After a routine physical for middle school, the doctor discovered Jen had scoliosis. This was a severe blow to her. She took this news very hard. She was entering her teen years, with an active life and all of this came to a halt with the discovery of her diagnosis of scoliosis. This disease required wearing a full body brace made of plastic 23 hours a day for over a year under her clothes. This was to keep her spine from further curving to a crippling state. She hated wearing this brace, looking different and being different from all of her friends.

She had to stop doing her normal hobbies and activities. Her friends’ lives were moving forward but Jen’s life had changed. Even with the orthopedic brace and closely monitored exams at Shriner’s hospital, Jen’s spine continued to curve at an alarming rate. She had to have a very serious surgery, a spinal fusion at age 12. She was in intensive care for three days.

She was put on IV morphine to manage her pain. This was her first opportunity to have opiate pain medication.  Jennifer continued into high school, an active person, involved in art, student government and cheerleading.

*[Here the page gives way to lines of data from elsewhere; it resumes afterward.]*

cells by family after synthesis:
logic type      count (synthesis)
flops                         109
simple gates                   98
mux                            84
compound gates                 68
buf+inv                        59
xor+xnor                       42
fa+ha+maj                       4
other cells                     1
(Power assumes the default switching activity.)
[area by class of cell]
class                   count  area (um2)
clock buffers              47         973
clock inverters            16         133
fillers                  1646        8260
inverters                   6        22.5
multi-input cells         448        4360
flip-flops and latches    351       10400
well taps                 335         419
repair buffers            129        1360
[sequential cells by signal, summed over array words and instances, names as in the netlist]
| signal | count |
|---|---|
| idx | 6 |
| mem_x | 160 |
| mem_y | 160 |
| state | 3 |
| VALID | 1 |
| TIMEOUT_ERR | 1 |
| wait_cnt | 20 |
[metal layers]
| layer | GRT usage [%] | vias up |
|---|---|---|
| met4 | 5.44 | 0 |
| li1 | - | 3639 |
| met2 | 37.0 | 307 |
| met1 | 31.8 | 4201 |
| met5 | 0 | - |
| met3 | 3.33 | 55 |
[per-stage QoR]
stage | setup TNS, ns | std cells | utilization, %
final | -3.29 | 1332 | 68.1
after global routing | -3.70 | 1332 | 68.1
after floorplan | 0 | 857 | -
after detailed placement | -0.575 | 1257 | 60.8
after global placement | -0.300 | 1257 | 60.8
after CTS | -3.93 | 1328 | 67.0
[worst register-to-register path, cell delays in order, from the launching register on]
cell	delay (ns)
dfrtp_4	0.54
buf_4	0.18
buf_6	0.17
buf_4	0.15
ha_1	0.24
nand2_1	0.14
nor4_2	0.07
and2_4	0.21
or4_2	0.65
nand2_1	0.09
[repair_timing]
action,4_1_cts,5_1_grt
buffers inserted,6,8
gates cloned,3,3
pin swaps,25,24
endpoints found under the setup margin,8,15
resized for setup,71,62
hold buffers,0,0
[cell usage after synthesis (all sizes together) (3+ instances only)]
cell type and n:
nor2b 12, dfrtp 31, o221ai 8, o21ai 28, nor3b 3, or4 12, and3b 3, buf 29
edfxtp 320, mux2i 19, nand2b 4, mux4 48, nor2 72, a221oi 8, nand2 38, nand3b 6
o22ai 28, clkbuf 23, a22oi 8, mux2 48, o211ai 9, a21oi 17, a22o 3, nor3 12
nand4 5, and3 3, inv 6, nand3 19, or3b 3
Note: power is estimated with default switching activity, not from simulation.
===== src/rtl/mi_v_plic_pkg.sv =====
// Shared constants for the mi_v_plic interrupt controller: register offsets,
// priority width and source-count limit.
package mi_v_plic_pkg;

  localparam int PRIO_W  = 3;
  localparam int MAX_SRC = 31;
  localparam int ID_W    = 5;

  localparam logic [21:0] OFF_PRIO_BASE = 22'h000000;
  localparam logic [21:0] OFF_PENDING   = 22'h001000;
  localparam logic [21:0] OFF_ENABLE    = 22'h002000;
  localparam logic [21:0] OFF_THRESHOLD = 22'h200000;
  localparam logic [21:0] OFF_CLAIM     = 22'h200004;

  localparam logic [PRIO_W-1:0] PRIO_RESET = 3'd1;

  // Byte offset of the priority register for source ID.
  function automatic logic [21:0] prio_offset(input int unsigned id);
    return OFF_PRIO_BASE + 22'(id << 2);
  endfunction

endpackage


===== src/rtl/mi_v_plic_gateway.sv =====
// Per-source gateway: tracks pending and in-flight; a new request is only
// accepted while the source is neither pending nor in-flight.
module mi_v_plic_gateway (
  input  logic clk,
  input  logic rst_n,
  input  logic src_irq,
  input  logic claim,
  input  logic complete,
  output logic pending
);

  logic pending_q, pending_d;
  logic in_flight_q, in_flight_d;

  always_comb begin
    pending_d   = pending_q;
    in_flight_d = in_flight_q;
    if (claim) begin
      pending_d   = 1'b0;
      in_flight_d = 1'b1;
    end else begin
      // in_flight_q is the pre-complete value, so a held request re-pends one edge later
      if (src_irq && !pending_q && !in_flight_q) pending_d = 1'b1;
      if (complete) in_flight_d = 1'b0;
    end
  end

  always_ff @(posedge clk or negedge rst_n) begin
    if (!rst_n) begin
      pending_q   <= 1'b0;
      in_flight_q <= 1'b0;
    end else begin
      pending_q   <= pending_d;
      in_flight_q <= in_flight_d;
    end
  end

  assign pending = pending_q;

endmodule
**config.mk**
```make
export PLATFORM = sky130hd
export DESIGN_NAME = ball_link_tx_scheduler
export DESIGN_NICKNAME = d
export VERILOG_FILES = /design/src/rtl/ball_link_tx_scheduler.sv
export SDC_FILE = /design/constraint.sdc
export NUM_CORES = 1
export LEC_CHECK = 0
export CORE_ASPECT_RATIO = 0.75
export CORE_MARGIN = 2
export CORE_UTILIZATION = 55
export CTS_CLUSTER_SIZE = 14
export DETAILED_ROUTE_END_ITERATION = 8
export PLACE_DENSITY_LB_ADDON = 0.05
export SYNTH_ARGS = -nofsm -noshare
export SYNTH_HDL_FRONTEND = slang
export SYNTH_SLANG_ARGS = --single-unit
```
**constraint.sdc**
```tcl
create_clock -name clk -period 3.65 [get_ports clk]
set_input_delay 1.095 -clock clk [delete_from_list [all_inputs] [get_ports clk]]
set_output_delay 1.095 -clock clk [all_outputs]
set_load 0.02 [all_outputs]
```
**src/rtl/ball_link_tx_scheduler.sv**
```systemverilog
// Sequences one 7-byte ball-state packet (address + 6 register bytes) through a byte-level I2C master.
// Latency: start 1 cycle after grant; each i2c_en 1 cycle after the preceding tx_done; pkt_done 1 cycle after ready in DRAIN.
// Backpressure: grants wait for ready; each master handshake is bounded by TIMEOUT_CYC. Optional macro TX_RETRY_EN adds one retry.
module ball_link_tx_scheduler #(
  parameter logic [6:0] SLAVE_ADDR  = 7'h12,
  parameter int         TIMEOUT_CYC = 200000,
  parameter int         TO_W        = 18
) (
  input  logic       clk,
  input  logic       reset,
  input  logic       ball_send_trigger,
  input  logic       is_lose,
  input  logic [9:0] ball_y,
  input  logic [7:0] ball_vy,
  input  logic [1:0] gravity_counter,
  input  logic       is_collusion,
  input  logic       ready,
  input  logic       tx_done,
  output logic       start,
  output logic       i2c_en,
  output logic [7:0] tx_data,
  output logic       stop,
  output logic       is_transfer,
  output logic       pkt_done,
  output logic       pkt_err
);

  typedef enum logic [2:0] {
    S_IDLE, S_START, S_SEND, S_WAIT, S_STOP, S_DRAIN, S_RETRY
  } state_t;

  // The abort decision is registered, so stop/pkt_err appear in the
  // TIMEOUT_CYC-th cycle after the handshake that entered the wait state.
  localparam logic [TO_W-1:0] TO_LAST = TO_W'(TIMEOUT_CYC - 2);

  state_t          state_q;
  logic [2:0]      idx_q;
  logic [TO_W-1:0] to_cnt_q;
  logic            pend_ball_q, pend_win_q, lose_prev_q;
  logic [9:0]      y_q;
  logic [7:0]      vy_q;
  logic [1:0]      grav_q;
  logic            coll_q, win_q;
  logic            start_q, en_q, stop_q, done_q, err_q;
  logic [7:0]      tx_data_q;
`ifdef TX_RETRY_EN
  logic            retry_q;
`endif

  logic       lose_rise, grant, timed_out, abort;
  logic       pend_ball_d, pend_win_d;
  logic [2:0] nxt_idx;
  logic [7:0] nxt_byte;

  // Request latching, arbitration, timeout detection and next-byte selection.
  always_comb begin
    lose_rise   = is_lose & ~lose_prev_q;
    grant       = (state_q == S_IDLE) && ready && (pend_win_q || pend_ball_q);
    pend_win_d  = (pend_win_q && !(grant && pend_win_q)) || lose_rise;
    pend_ball_d = (pend_ball_q && !(grant && !pend_win_q)) || ball_send_trigger;
    timed_out   = (to_cnt_q == TO_LAST);
    abort       = timed_out && (((state_q == S_WAIT) && !tx_done) ||
                                ((state_q == S_DRAIN) && !ready));
    nxt_idx     = (state_q == S_WAIT) ? idx_q + 3'd1 : 3'd0;
    case (nxt_idx)
      3'd0:    nxt_byte = {SLAVE_ADDR, 1'b0};
      3'd1:    nxt_byte = {6'b0, y_q[9:8]};
      3'd2:    nxt_byte = y_q[7:0];
      3'd3:    nxt_byte = vy_q;
      3'd4:    nxt_byte = {6'b0, grav_q};
      3'd5:    nxt_byte = {7'b0, coll_q};
      default: nxt_byte = {7'b0, win_q};
    endcase
  end

  // Packet FSM with registered pulse outputs, pending flags and snapshot.
  always_ff @(posedge clk or posedge reset) begin
    if (reset) begin
      state_q     <= S_IDLE;
      idx_q       <= 3'd0;
      to_cnt_q    <= '0;
      pend_ball_q <= 1'b0;
      pend_win_q  <= 1'b0;
      lose_prev_q <= 1'b0;
      y_q         <= 10'd0;
      vy_q        <= 8'd0;
      grav_q      <= 2'd0;
      coll_q      <= 1'b0;
      win_q       <= 1'b0;
      start_q     <= 1'b0;
      en_q        <= 1'b0;
      stop_q      <= 1'b0;
      done_q      <= 1'b0;
      err_q       <= 1'b0;
      tx_data_q   <= 8'd0;
`ifdef TX_RETRY_EN
      retry_q     <= 1'b0;
`endif
    end else begin
      pend_ball_q <= pend_ball_d;
      pend_win_q  <= pend_win_d;
      lose_prev_q <= is_lose;
      start_q     <= 1'b0;
      en_q        <= 1'b0;
      stop_q      <= 1'b0;
      done_q      <= 1'b0;
      err_q       <= 1'b0;
      if (!timed_out) to_cnt_q <= to_cnt_q + TO_W'(1);
      case (state_q)
        S_IDLE: if (grant) begin
          y_q      <= ball_y;
          vy_q     <= ball_vy;
          grav_q   <= gravity_counter;
          coll_q   <= is_collusion;
          win_q    <= pend_win_q;
          start_q  <= 1'b1;
          state_q  <= S_START;
          to_cnt_q <= '0;
        end
        S_START: begin
          idx_q     <= nxt_idx;
          tx_data_q <= nxt_byte;
          en_q      <= 1'b1;
          state_q   <= S_SEND;
          to_cnt_q  <= '0;
        end
        S_SEND: begin
          state_q  <= S_WAIT;
          to_cnt_q <= '0;
        end
        S_WAIT: if (tx_done) begin
          to_cnt_q <= '0;
          if (idx_q == 3'd6) begin
            stop_q  <= 1'b1;
            state_q <= S_STOP;
          end else begin
            idx_q     <= nxt_idx;
            tx_data_q <= nxt_byte;
            en_q      <= 1'b1;
            state_q   <= S_SEND;
          end
        end
        S_STOP: begin
          state_q  <= S_DRAIN;
          to_cnt_q <= '0;
        end
        S_DRAIN: if (ready) begin
          done_q   <= 1'b1;
          state_q  <= S_IDLE;
          to_cnt_q <= '0;
`ifdef TX_RETRY_EN
          retry_q  <= 1'b0;
`endif
        end
`ifdef TX_RETRY_EN
        S_RETRY: if (ready) begin
          start_q  <= 1'b1;
          state_q  <= S_START;
          to_cnt_q <= '0;
        end else if (timed_out) begin
          err_q    <= 1'b1;
          retry_q  <= 1'b0;
          state_q  <= S_IDLE;
          to_cnt_q <= '0;
        end
`endif
        default: state_q <= S_IDLE;
      endcase
      // A stalled handshake releases the bus; overrides the normal transition.
      if (abort) begin
        to_cnt_q <= '0;
        stop_q   <= 1'b1;
`ifdef TX_RETRY_EN
        if (!retry_q) begin
          retry_q <= 1'b1;
          state_q <= S_RETRY;
        end else begin
          err_q   <= 1'b1;
          retry_q <= 1'b0;
          state_q <= S_IDLE;
        end
`else
        err_q   <= 1'b1;
        state_q <= S_IDLE;
`endif
      end
    end
  end

  assign start       = start_q;
  assign i2c_en      = en_q;
  assign tx_data     = tx_data_q;
  assign stop        = stop_q;
  assign pkt_done    = done_q;
  assign pkt_err     = err_q;
  assign is_transfer = (state_q != S_IDLE);

endmodule

```
# Word level (Yosys, flattened, before mapping)
# Index checks and enable logic that the tools add are counted.
# totals
out_inout_bits	14
word_cells	96
register_bits	62
in_bits	27
# op_classes
reduce_logical	26
n_bitwise	2
eq_ne	17
n_addsub	2
n_mux	32
# op_table
operator	count
$mux W18	5
$pmux W18 S4	1
$pmux W8 S6	1
$mux W3	8
$add A18 B1 Y18 const B	1
$eq A18 B18 Y1 const B	1
$pmux W3 S6	1
$mux W8	2
$pmux W8 S2	1
$eq A3 B3 Y1 const B	5
$eq A3 B2 Y1 const B	4
$mux W1	11
$logic_and A1 B1 Y1	9
$ne A3 B3 Y1 const B	3
$eq A3 B1 Y1 const B	2
$logic_not A3 Y1	2
$pmux W3 S2	1
$reduce_and A3 Y1	2
$logic_not A1 Y1	5
$logic_or A1 B1 Y1	4
$ne A2 B2 Y1 const B	2
$add A3 B1 Y3 const B	1
$reduce_bool A3 Y1	1
$reduce_or A3 Y1	1
other kinds (5)	5

# Longest topological paths before layout
# depth
ltp_word	7
mapped_depth	9
depth_no_buf	6

# Worst setup path before layout
# No wires, ideal clock.
# synth_timing
path_kind	input to register
start	input ready
end	register coll_q
arrival_ps	2499
setup_ps	125
n_path_buf	1
setup_slack_ps	1026
stages	4
required_time_ps	3525
path_cell_list	o21ai_0 > nor4_1 > clkbuf_1 > mux2_2
# synth_via
elab_chain_len	3
# synth_lines
element	line_no	rtl
from (decl)	17	input logic ready,
$logic_and A1 B1 Y1 (2 in a row)	58	grant = (state_q == S_IDLE) && ready && (pend_win_q || pend_ball_q);
$reduce_and A2 Y1 (no source line)	-	
to (signal assigned)	114	coll_q <= is_collusion;
to (decl)	43	logic coll_q, win_q;
# Every way passes these cells.
# A chain may end at the register's enable or synchronous reset.

# Final worst setup path
# layout_timing
start	register state_q[2]
end	output is_transfer
# layout_via
elab_chain_len	1
# layout_lines
element	line_no	rtl
from (decl)	36	state_t state_q;
from (signal assigned)	79	state_q <= S_IDLE;
from (signal assigned)	117	state_q <= S_START;
from (signal assigned)	124	state_q <= S_SEND;
$reduce_bool A3 Y1	196	assign is_transfer = (state_q != S_IDLE);
to (decl)	23	output logic is_transfer,
# Every way passes these cells.
$ cat src/rtl/coin_acceptor.sv
// rtl/coin_acceptor.sv - debounces coin sensors and serialises accepted coins into single-cycle pulses
module coin_acceptor
    import coin_pkg::*;
#(
    parameter int DEBOUNCE_CYCLES = DEBOUNCE_CYCLES_DEFAULT,
    parameter int CNT_W           = 8
) (
    input  logic clk,
    input  logic rst,
    input  logic raw_cinco,
    input  logic raw_diez,
    input  logic accept_block,
    output logic in_cinco,
    output logic in_diez,
    output logic coin_reject,
    output logic pending
);

    logic  level_c;
    logic  level_d;
    logic  ev_c;
    logic  ev_d;
    logic  pend_c;
    logic  pend_d;
    logic  can_issue;
    logic  issue_c;
    logic  issue_d;
    coin_t issue;
    coin_t issue_next;

    coin_debounce #(.DEBOUNCE_CYCLES(DEBOUNCE_CYCLES), .CNT_W(CNT_W)) u_deb_cinco (
        .clk   (clk),
        .rst   (rst),
        .raw   (raw_cinco),
        .level (level_c),
        .rise  (ev_c)
    );

    coin_debounce #(.DEBOUNCE_CYCLES(DEBOUNCE_CYCLES), .CNT_W(CNT_W)) u_deb_diez (
        .clk   (clk),
        .rst   (rst),
        .raw   (raw_diez),
        .level (level_d),
        .rise  (ev_d)
    );

    // A non-idle issue register enforces the idle gap after every pulse.
    always_comb begin
        can_issue  = !accept_block && (issue == COIN_NONE);
        issue_c    = can_issue && pend_c;
        issue_d    = can_issue && !pend_c && pend_d;
        issue_next = COIN_NONE;
        if (issue_c) begin
            issue_next = COIN_CINCO;
        end else if (issue_d) begin
            issue_next = COIN_DIEZ;
        end
    end

    always_ff @(posedge clk) begin
        if (rst) begin
            pend_c      <= 1'b0;
            pend_d      <= 1'b0;
            issue       <= COIN_NONE;
            in_cinco    <= 1'b0;
            in_diez     <= 1'b0;
            coin_reject <= 1'b0;
        end else begin
            pend_c      <= (pend_c && !issue_c) || ev_c;
            pend_d      <= (pend_d && !issue_d) || ev_d;
            issue       <= issue_next;
            in_cinco    <= issue_c;
            in_diez     <= issue_d;
            coin_reject <= (ev_c && pend_c && !issue_c) || (ev_d && pend_d && !issue_d);
        end
    end

    assign pending = pend_c | pend_d;

    logic unused_levels;
    assign unused_levels = level_c ^ level_d;

endmodule

$ cat config.mk
export PLATFORM = sky130hd
export DESIGN_NAME = coin_acceptor
export DESIGN_NICKNAME = d
export VERILOG_FILES = /design/src/rtl/coin_pkg.sv /design/src/rtl/coin_debounce.sv /design/src/rtl/coin_acceptor.sv
export SDC_FILE = /design/constraint.sdc
export NUM_CORES = 1
export LEC_CHECK = 0
export CORE_UTILIZATION = 55
export DETAILED_ROUTE_END_ITERATION = 10
export GPL_ROUTABILITY_DRIVEN = 1
export PLACE_DENSITY = 0.76
export SLEW_MARGIN = 10
export SYNTH_ARGS = -nofsm -noshare
export SYNTH_HDL_FRONTEND = slang
export SYNTH_HIERARCHICAL = 1
export SYNTH_SLANG_ARGS = --single-unit
$ cat constraint.sdc
create_clock -name clk -period 2.02 [get_ports clk]
set_input_delay 0.404 -clock clk [delete_from_list [all_inputs] [get_ports clk]]
set_output_delay 0.404 -clock clk [all_outputs]
set_load 0.01 [all_outputs]
$ cat src/rtl/uart_pkg.sv
// Shared UART types and constants: rx FSM states, stop-bit encoding, frame sizing.
// Used by both the receive and transmit paths.
package uart_pkg;

    localparam int UART_DATA_BITS  = 8;
    localparam int UART_OVERSAMPLE = 16;
    localparam int RX_WORD_W       = 9;

    typedef enum logic [2:0] {
        RX_IDLE,
        RX_START,
        RX_DATA,
        RX_PARITY,
        RX_STOP
    } rx_state_e;

    typedef enum logic [1:0] {
        STOP_1  = 2'b00,
        STOP_2  = 2'b01,
        STOP_3  = 2'b10,
        STOP_3B = 2'b11
    } stop_sel_e;

    function automatic logic [1:0] stop_count(input stop_sel_e sbit);
        case (sbit)
            STOP_1:  stop_count = 2'd1;
            STOP_2:  stop_count = 2'd2;
            default: stop_count = 2'd3;
        endcase
    endfunction

endpackage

She was a compassionate daughter, sister and friend—always willing to help others and counsel her friends.

For some reason, (maybe peer pressure) Jennifer decided to hang with the “cool” crowd. She dumped her old friends and started hanging with the cool kids. Unknown to me, Jennifer started going to rave clubs, drinking alcohol and smoking cigarettes. She then moved on to experimenting with drugs (prescription pills & heroin). She ended up addicted to those drugs. She battled her addiction for 13 years. Read more “the fix”…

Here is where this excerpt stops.